REGGIO EMILIA – Il 14 febbraio di 20 anni fa veniva ritrovato, al residence Le Rose di Rimini, il corpo senza vita di Marco Pantani, il campione del ciclismo morto a soli 34 anni. Una vicenda sportiva e umana che ha toccato tantissime persone, soprattutto coloro che lo hanno conosciuto. Tra questi, anche il cardiologo e medico dello sport Danilo Manari.
“A distanza di anni, quello che prevale è l’astio rispetto a tutta la vicenda di Marco. Sia rispetto alle persone che lo hanno cannibalizzato e che hanno sfruttato la sua fama, sia rispetto a un Paese in generale che non lo ha protetto. Credo che si possa dire che l’unico errore di Marco sia stato nascere nel Paese sbagliato”.
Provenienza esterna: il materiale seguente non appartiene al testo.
[src/rtl/pirq_router_pkg.sv]
package pirq_router_pkg;
  localparam int PIRQ_N = 8;
  localparam int PIC_N  = 16;
  localparam int GSI_N  = PIC_N + PIRQ_N;
  localparam int IRQ_W  = 4;
  localparam int SEL_W  = 3;
  localparam int ADDR_W = 4;
  localparam int NUM_W  = $clog2(GSI_N);

  localparam logic [ADDR_W-1:0] ADDR_GRP_LO = 4'h0;
  localparam logic [ADDR_W-1:0] ADDR_SCI    = 4'h4;
  localparam logic [ADDR_W-1:0] ADDR_GRP_HI = 4'h8;
  localparam logic [SEL_W-1:0]  SCI_SEL_RST = 3'd0;

  typedef struct packed {
    logic             off;
    logic [IRQ_W-1:0] irq;
  } route_t;

  localparam route_t ROUTE_RST = '{off: 1'b1, irq: '0};

  function automatic logic [7:0] route_to_byte(route_t r);
    return {r.off, 3'b000, r.irq};
  endfunction

  // returns {valid, destination number}
  function automatic logic [NUM_W:0] sci_target(logic [SEL_W-1:0] sel);
    case (sel)
      3'd0:    return {1'b1, NUM_W'(9)};
      3'd1:    return {1'b1, NUM_W'(10)};
      3'd2:    return {1'b1, NUM_W'(11)};
      3'd4:    return {1'b1, NUM_W'(20)};
      3'd5:    return {1'b1, NUM_W'(21)};
      default: return '0;
    endcase
  endfunction
endpackage

[src/rtl/pirq_route_regs.sv]
module pirq_route_regs
  import pirq_router_pkg::*;
#(
  parameter int N = PIRQ_N
) (
  input  logic              clk,
  input  logic              rst,
  input  logic              we,
  input  logic [ADDR_W-1:0] addr,
  input  logic [7:0]        wdata,
  output logic [7:0]        rdata,
  input  logic              sci_in,
  output route_t [N-1:0]    routes,
  output logic [SEL_W-1:0]  sci_sel,
  output logic              sci_q
);
  localparam int GRP = N / 2;

  logic [N-1:0] hit;

  for (genvar i = 0; i < N; i++) begin : g_route
    localparam logic [ADDR_W-1:0] MY_ADDR =
      (i < GRP) ? ADDR_W'(int'(ADDR_GRP_LO) + i)
                : ADDR_W'(int'(ADDR_GRP_HI) + i - GRP);
    assign hit[i] = (addr == MY_ADDR);
    always_ff @(posedge clk) begin
      if (rst)                routes[i] <= ROUTE_RST;
      else if (we && hit[i])  routes[i] <= '{off: wdata[7], irq: wdata[IRQ_W-1:0]};
    end
  end

  always_ff @(posedge clk) begin
    if (rst) begin
      sci_sel <= SCI_SEL_RST;
      sci_q   <= 1'b0;
    end else begin
      if (we && addr == ADDR_SCI) sci_sel <= wdata[SEL_W-1:0];
      sci_q <= sci_in;
    end
  end

  always_comb begin
    rdata = '0;
    for (int i = 0; i < N; i++)
      if (hit[i]) rdata = route_to_byte(routes[i]);
    if (addr == ADDR_SCI) rdata = {{(8-SEL_W){1'b0}}, sci_sel};
  end

  // without a write strobe the stored routing state stays put
  a_r2_hold: assert property (@(posedge clk) disable iff (rst)
    !we |=> ($stable(routes) && $stable(sci_sel)));
endmodule

[src/rtl/pirq_sci_decode.sv]
module pirq_sci_decode
  import pirq_router_pkg::*;
(
  input  logic [SEL_W-1:0] sel,
  input  logic             sci_q,
  output logic [PIC_N-1:0] sci_pic,
  output logic [GSI_N-1:0] sci_gsi
);
  logic [NUM_W:0] tgt;
  assign tgt = sci_target(sel);

  always_comb begin
    sci_gsi = '0;
    sci_pic = '0;
    if (tgt[NUM_W] && sci_q) begin
      sci_gsi[tgt[NUM_W-1:0]] = 1'b1;
      if (int'(tgt[NUM_W-1:0]) < PIC_N) sci_pic[tgt[IRQ_W-1:0]] = 1'b1;
    end
  end
endmodule

[src/rtl/pirq_pic_mux.sv]
module pirq_pic_mux
  import pirq_router_pkg::*;
#(
  parameter int N = PIRQ_N
) (
  input  logic             clk,
  input  logic             rst,
  input  route_t [N-1:0]   routes,
  input  logic [N-1:0]     lvl,
  input  logic [PIC_N-1:0] sci_pic,
  output logic [PIC_N-1:0] pic_out
);
  logic [N-1:0] live;

  for (genvar n = 0; n < N; n++) begin : g_live
    assign live[n] = lvl[n] & ~routes[n].off;
  end

  for (genvar k = 0; k < PIC_N; k++) begin : g_line
    always_comb begin
      pic_out[k] = sci_pic[k];
      for (int n = 0; n < N; n++)
        if (live[n] && routes[n].irq == IRQ_W'(k)) pic_out[k] = 1'b1;
    end
  end

  // a raised PIC line needs an enabled high PIRQ or the SCI behind it
  a_r4_pic_source: assert property (@(posedge clk) disable iff (rst)
    (|pic_out) |-> ((|live) || (|sci_pic)));
endmodule

[src/rtl/pirq_slot_map.sv]
module pirq_slot_map #(
  parameter int SLOT_W      = 5,
  parameter int PIN_W       = 2,
  parameter int BRIDGE_SLOT = 30
) (
  input  logic [SLOT_W-1:0] slot,
  input  logic [PIN_W-1:0]  pin,
  output logic [2:0]        pirq
);
  logic [PIN_W-1:0] mix;
  assign mix = slot[PIN_W-1:0] + pin;

  always_comb begin
    if (slot == SLOT_W'(BRIDGE_SLOT)) pirq = {1'b1, pin};
    else                              pirq = {1'b1, mix};
  end
endmodule

[src/rtl/pirq_router.sv]
module pirq_router
  import pirq_router_pkg::*;
(
  input  logic              clk,
  input  logic              rst,
  input  logic [7:0]        pirq_lvl,
  input  logic              sci_lvl,
  input  logic              cfg_we,
  input  logic [3:0]        cfg_addr,
  input  logic [7:0]        cfg_wdata,
  output logic [7:0]        cfg_rdata,
  input  logic [4:0]        dev_slot,
  input  logic [1:0]        dev_pin,
  output logic [2:0]        dev_pirq,
  output logic [15:0]       pic_irq,
  output logic [23:0]       apic_gsi
);
  route_t [PIRQ_N-1:0] routes;
  logic [SEL_W-1:0]    sci_sel;
  logic                sci_q;
  logic [PIC_N-1:0]    sci_pic;
  logic [GSI_N-1:0]    sci_gsi;

  pirq_route_regs #(.N(PIRQ_N)) u_regs (
    .clk(clk), .rst(rst), .we(cfg_we), .addr(cfg_addr), .wdata(cfg_wdata),
    .rdata(cfg_rdata), .sci_in(sci_lvl), .routes(routes),
    .sci_sel(sci_sel), .sci_q(sci_q)
  );

  pirq_sci_decode u_sci (
    .sel(sci_sel), .sci_q(sci_q), .sci_pic(sci_pic), .sci_gsi(sci_gsi)
  );

  pirq_pic_mux #(.N(PIRQ_N)) u_mux (
    .clk(clk), .rst(rst), .routes(routes), .lvl(pirq_lvl),
    .sci_pic(sci_pic), .pic_out(pic_irq)
  );

  pirq_slot_map u_map (.slot(dev_slot), .pin(dev_pin), .pirq(dev_pirq));

  assign apic_gsi = {pirq_lvl, {PIC_N{1'b0}}} | sci_gsi;

  // every high PIRQ shows on its own APIC line
  a_r5_apic_follow: assert property (@(posedge clk) disable iff (rst)
    (apic_gsi[GSI_N-1:PIC_N] & pirq_lvl) == pirq_lvl);
  // the low APIC lines carry at most the single SCI destination
  a_r6_low_gsi: assert property (@(posedge clk) disable iff (rst)
    $onehot0(apic_gsi[PIC_N-1:0]));
  // an SCI below 16 on the APIC side is mirrored on the PIC side
  a_r7_sci_mirror: assert property (@(posedge clk) disable iff (rst)
    (apic_gsi[PIC_N-1:0] & ~pic_irq) == '0);
endmodule

[config.mk]
export PLATFORM = sky130hd
export DESIGN_NAME = pirq_router
export DESIGN_NICKNAME = d
export VERILOG_FILES = /design/src/rtl/pirq_router_pkg.sv /design/src/rtl/pirq_route_regs.sv /design/src/rtl/pirq_sci_decode.sv /design/src/rtl/pirq_pic_mux.sv /design/src/rtl/pirq_slot_map.sv /design/src/rtl/pirq_router.sv
export SDC_FILE = /design/constraint.sdc
export NUM_CORES = 1
export LEC_CHECK = 0
export BUFFER_PORTS_ARGS = -buffer_cell sky130_fd_sc_hd__buf_2
export CELL_PAD_IN_SITES_DETAIL_PLACEMENT = 1
export CELL_PAD_IN_SITES_GLOBAL_PLACEMENT = 1
export CORE_AREA = 5 5 101 103
export CTS_BUF_LIST = sky130_fd_sc_hd__clkbuf_4 sky130_fd_sc_hd__clkbuf_8
export DETAILED_ROUTE_END_ITERATION = 12
export DIE_AREA = 0 0 106 108
export PLACE_DENSITY = 0.9
export SLEW_MARGIN = 10
export SYNTH_ARGS = -nofsm -noshare
export SYNTH_HDL_FRONTEND = slang
export SYNTH_SLANG_ARGS = --single-unit
[constraint.sdc]
create_clock -name clk -period 1.85 [get_ports clk]
set_input_delay 0.185 -clock clk [delete_from_list [all_inputs] [get_ports clk]]
set_output_delay 0.185 -clock clk [all_outputs]
set_load 0.005 [all_outputs]
==> reports/results.tsv <==
metric	value	unit
outcome	complete, but fails checks	
violations	negative setup slack	
leakage	1.93	nW
setup.worst_path.class	flip-flop to primary output	
finalWorstSetupSlack	-0.217	ns
clkPwrFrac	0.331	
fmax	484	MHz
multi_input_area	2860	um^2
pwr-share-comb	0.179	
synth_top_flop_cell	dfxtp_1	
via_per_inst	6.55	
power_switching	0.000580	W
ff_latch_area	941	um^2
slowest_stage	or4bb_4	
rows	35	
synthMuxAreaShare	0.122	
ys_seq_area_frac	0.243	
post-route-min-period	2.07	ns
grt_overflow	0	
crit_required	1.66	ns
netSwitchingFraction	0.291	
cts_buffers	5	
yosys.area_share.simple	0.348	
synth_xor_area_frac	0.00482	
period_share	1.12	
synth-compound-area-share	0.174	
cp_slowest_stage_delay	0.46	ns
power_frac_seq	0.490	
reg2reg_from	u_regs.routes[34]	
worstPathMaxFanout	4	
hold_class	input pin to flip-flop	
synth_area_per_cell	7.76	um^2
synth.distinct_cells	58	
die_x	106	um
finalHoldViolCount	0	
arrival	1.88	ns
p_total	0.00199	W
firstDrtPassIters	5	
area_delta_synth_final	32.2	%
grt_usage	0.270	
nets	576	
yosys_warnings	0	
synth_top_family_by_area	simple AND/OR/NAND/NOR gates	
routed_wl	16200	um
yosys.area_share.adder	0.00344	
async_flop_share	0	
root_buffer	clkbuf_8	
synth_edf_count	0	
netlist_area	3630	um^2
antenna_found_initial	0	
hold_start	sci_lvl	
crit_chain	buf_6 > or4bb_4 > buf_6 > o22a_1 > o211ai_1 > buf_2	
grt_max_degree	45	
crit_start	u_regs.routes[3]	
wl_per_cell	24.8	um
gp_congestion	1.00	
critical_path.endpoint_type	primary output	
worst_path_most_repeated_cell	buf_6	
startpoint_type	flip-flop	
skew	0	ns
htree_levels	2	
maxCapViolCount	0	
slew_viol_final	0	
mostFrequentLayoutCell	nor2_1	
die_y	108	um
p_per_area	415	nW/um^2
layout_common_cells	61 x nor2_1, 60 x buf_2, 45 x buf_4, 37 x mux2i_1, 31 x nand2_1	
cts_tree	built	
top_level_ports	82	
drc	0	
fill_cells	1103	
design.die.area	11400	um^2
ant_nets	0	
grt_setup_unrepaired	true	
synth-seq-cells	44	
clock_latency	0.30	ns
hpwl	11600	um
final_layout_size_suffix_gt1_frac	0.420	
clk_pin_slew	0.09	ns
diodes	0	
clock_sinks	44	
grt_pass1_vias	4339	
ir_worst_vdd	478	uV
setup_viol	16	
fin_area	4800	um^2
relSlewSlack	0.447	
grt_pass1_wl	24200	um
internal-power	0.00141	W
initial_core_util	0.399	
setup_tns	-1.73	ns
core_area	9110	um^2
cts_buffer_depth	2	
num_vias	4295	
placed_cell_area	4190	um^2
syn_inst	468	
io_buffers	61	
worst_pin_slew	0.830	ns
dr.first_iter.drc_count	307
Sono parole forti, perché la ferita è ancora aperta per il dottor Manari. Cardiologo e medico dello sport, per un paio di anni ha seguito Pantani. I fatti di Madonna di Campiglio erano già avvenuti: lo stop per l’ematocrito troppo alto per il ciclista di Cesenatico, vincitore del Giro d’Italia e Tour de France nello stesso anno, il “Pirata” che faceva sognare con i suoi scatti in salita. “Le misurazioni confermano quello che è presente nel giudizio degli esperti e nell’immaginario collettivo: era un atleta incredibile”.
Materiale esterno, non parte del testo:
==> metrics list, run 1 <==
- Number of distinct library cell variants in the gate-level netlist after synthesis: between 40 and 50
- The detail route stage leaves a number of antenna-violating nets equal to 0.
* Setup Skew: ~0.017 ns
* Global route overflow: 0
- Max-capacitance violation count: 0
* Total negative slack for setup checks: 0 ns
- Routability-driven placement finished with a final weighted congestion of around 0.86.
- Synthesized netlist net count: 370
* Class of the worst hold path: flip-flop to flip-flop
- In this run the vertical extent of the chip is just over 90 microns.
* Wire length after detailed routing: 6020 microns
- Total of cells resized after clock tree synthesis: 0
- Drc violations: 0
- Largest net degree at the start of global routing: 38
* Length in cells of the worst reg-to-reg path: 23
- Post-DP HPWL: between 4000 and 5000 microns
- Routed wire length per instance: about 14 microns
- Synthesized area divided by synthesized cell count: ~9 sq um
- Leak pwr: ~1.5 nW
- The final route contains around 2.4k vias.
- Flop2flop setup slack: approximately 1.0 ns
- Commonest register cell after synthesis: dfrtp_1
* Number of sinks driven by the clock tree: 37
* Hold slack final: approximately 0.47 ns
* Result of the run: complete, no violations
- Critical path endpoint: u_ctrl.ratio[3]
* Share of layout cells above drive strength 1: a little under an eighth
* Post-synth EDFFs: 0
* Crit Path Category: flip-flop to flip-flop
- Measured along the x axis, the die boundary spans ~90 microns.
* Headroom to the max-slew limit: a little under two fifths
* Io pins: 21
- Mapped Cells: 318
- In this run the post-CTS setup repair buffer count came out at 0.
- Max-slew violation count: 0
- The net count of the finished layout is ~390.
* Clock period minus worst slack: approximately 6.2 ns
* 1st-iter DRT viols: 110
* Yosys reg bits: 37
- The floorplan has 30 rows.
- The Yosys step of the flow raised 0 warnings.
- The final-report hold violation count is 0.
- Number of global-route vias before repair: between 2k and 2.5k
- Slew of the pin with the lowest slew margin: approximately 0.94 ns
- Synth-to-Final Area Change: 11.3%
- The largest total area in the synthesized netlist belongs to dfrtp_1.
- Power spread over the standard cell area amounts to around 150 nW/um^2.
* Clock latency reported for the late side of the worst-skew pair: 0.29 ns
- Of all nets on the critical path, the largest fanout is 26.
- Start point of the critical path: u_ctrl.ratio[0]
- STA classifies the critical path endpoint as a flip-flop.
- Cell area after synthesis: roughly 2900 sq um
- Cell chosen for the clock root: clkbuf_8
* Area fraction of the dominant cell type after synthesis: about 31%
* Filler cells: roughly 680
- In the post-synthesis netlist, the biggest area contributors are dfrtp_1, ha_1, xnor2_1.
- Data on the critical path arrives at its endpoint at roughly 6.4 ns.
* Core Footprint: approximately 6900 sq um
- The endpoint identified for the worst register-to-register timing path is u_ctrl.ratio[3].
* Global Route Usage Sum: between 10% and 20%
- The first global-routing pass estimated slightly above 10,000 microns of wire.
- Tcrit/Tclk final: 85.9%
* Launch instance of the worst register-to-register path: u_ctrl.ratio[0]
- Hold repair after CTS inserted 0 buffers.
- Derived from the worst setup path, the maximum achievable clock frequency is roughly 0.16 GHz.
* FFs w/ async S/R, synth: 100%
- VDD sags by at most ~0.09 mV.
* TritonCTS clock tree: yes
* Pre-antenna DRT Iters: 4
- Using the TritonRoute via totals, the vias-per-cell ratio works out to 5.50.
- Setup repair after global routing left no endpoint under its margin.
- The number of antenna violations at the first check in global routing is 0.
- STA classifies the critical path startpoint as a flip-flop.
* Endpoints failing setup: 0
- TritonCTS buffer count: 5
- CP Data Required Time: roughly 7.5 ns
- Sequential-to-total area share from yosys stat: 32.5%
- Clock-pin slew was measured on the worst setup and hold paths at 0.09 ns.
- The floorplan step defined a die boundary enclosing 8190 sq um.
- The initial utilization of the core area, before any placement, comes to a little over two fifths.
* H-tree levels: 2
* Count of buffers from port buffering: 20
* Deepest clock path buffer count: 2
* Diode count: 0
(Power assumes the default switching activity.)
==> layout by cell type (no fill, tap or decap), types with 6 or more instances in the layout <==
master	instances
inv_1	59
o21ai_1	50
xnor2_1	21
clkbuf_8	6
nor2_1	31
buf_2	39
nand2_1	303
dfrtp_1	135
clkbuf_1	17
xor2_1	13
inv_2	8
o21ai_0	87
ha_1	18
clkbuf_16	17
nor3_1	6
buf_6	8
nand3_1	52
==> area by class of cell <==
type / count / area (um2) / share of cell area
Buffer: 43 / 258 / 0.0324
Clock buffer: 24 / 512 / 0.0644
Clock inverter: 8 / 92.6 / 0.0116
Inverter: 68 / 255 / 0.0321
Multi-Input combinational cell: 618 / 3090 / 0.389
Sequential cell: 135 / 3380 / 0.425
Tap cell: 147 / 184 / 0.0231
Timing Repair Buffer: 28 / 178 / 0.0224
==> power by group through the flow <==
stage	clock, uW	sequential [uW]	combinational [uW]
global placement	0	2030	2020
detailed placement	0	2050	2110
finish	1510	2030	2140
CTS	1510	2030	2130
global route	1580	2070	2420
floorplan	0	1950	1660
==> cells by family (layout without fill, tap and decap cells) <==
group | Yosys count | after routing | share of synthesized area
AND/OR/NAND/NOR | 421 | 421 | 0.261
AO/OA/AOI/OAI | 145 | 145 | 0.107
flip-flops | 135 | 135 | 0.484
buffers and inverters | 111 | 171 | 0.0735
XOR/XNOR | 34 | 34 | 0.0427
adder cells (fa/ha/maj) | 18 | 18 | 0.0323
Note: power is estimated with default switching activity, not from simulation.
--- src/rtl/scl_timing_pkg.sv ---
package scl_timing_pkg;

  typedef enum logic [1:0] {
    PH_IDLE = 2'd0,
    PH_LOW  = 2'd1,
    PH_HIGH = 2'd2
  } phase_e;

  typedef struct packed {
    logic [3:0] base;
    logic [3:0] high;
    logic [3:0] low;
  } scl_fields_t;

  // Derive prescaler exponent and phase counts from a total divisor.
  // fw is the phase field width; the max high+low sum is 2^(fw+1).
  function automatic scl_fields_t derive_fields(input logic [31:0] div,
                                                input int unsigned fw);
    logic [31:0] max_sum;
    logic [31:0] q;
    logic [31:0] b;
    logic [31:0] t;
    logic [31:0] lo;
    logic [31:0] hi;
    max_sum = 32'd2 << fw;
    b = 32'd0;
    q = 32'd0;
    if (div > max_sum) begin
      q = (div - 32'd1) >> (fw + 1);
      for (int i = 0; i < 32; i++) begin
        if (q[i]) b = 32'(i + 1);
      end
    end
    t  = (div + (32'd1 << b) - 32'd1) >> b;
    lo = t >> 1;
    hi = t - lo;
    if (hi != 32'd0) hi = hi - 32'd1;
    if (lo != 32'd0) lo = lo - 32'd1;
    derive_fields.base = b[3:0];
    derive_fields.high = hi[3:0];
    derive_fields.low  = lo[3:0];
  endfunction

endpackage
Il dottor Manari eseguiva su Pantani i test atletici, come oggi continua a fare con gli sportivi professionisti. I ricordi sono ancora preziosi: “Marco era una persona che dal punto di vista umano si metteva molto in gioco. Non era capace di indifferenza, o ti amava o ti odiava, ma con te aveva sempre un rapporto carico di emozioni”, il ricordo di Manari. Inevitabile guardarsi indietro: in questi 20 anni i centri antidoping nel mondo sono rimasti pochissimi, ci sono stati casi di doping di stato. A Lance Armstrong sono state tolte le sette maglie gialle vinte al Tour de France: serve sapere anche questo per capire cosa si prova oggi: “Incredibilmente, l’evento doping più grave e importante nel ciclismo, che riguarda un ciclista americano, ci è passato sotto il naso ed è stato gestito da un medico italiano nel nostro Paese – ha ricordato Manari – Abbiamo fatto tanto rumore, ma ci siamo fatti passare sotto il naso una situazione clamorosa e non siamo stati capaci di fermarlo”.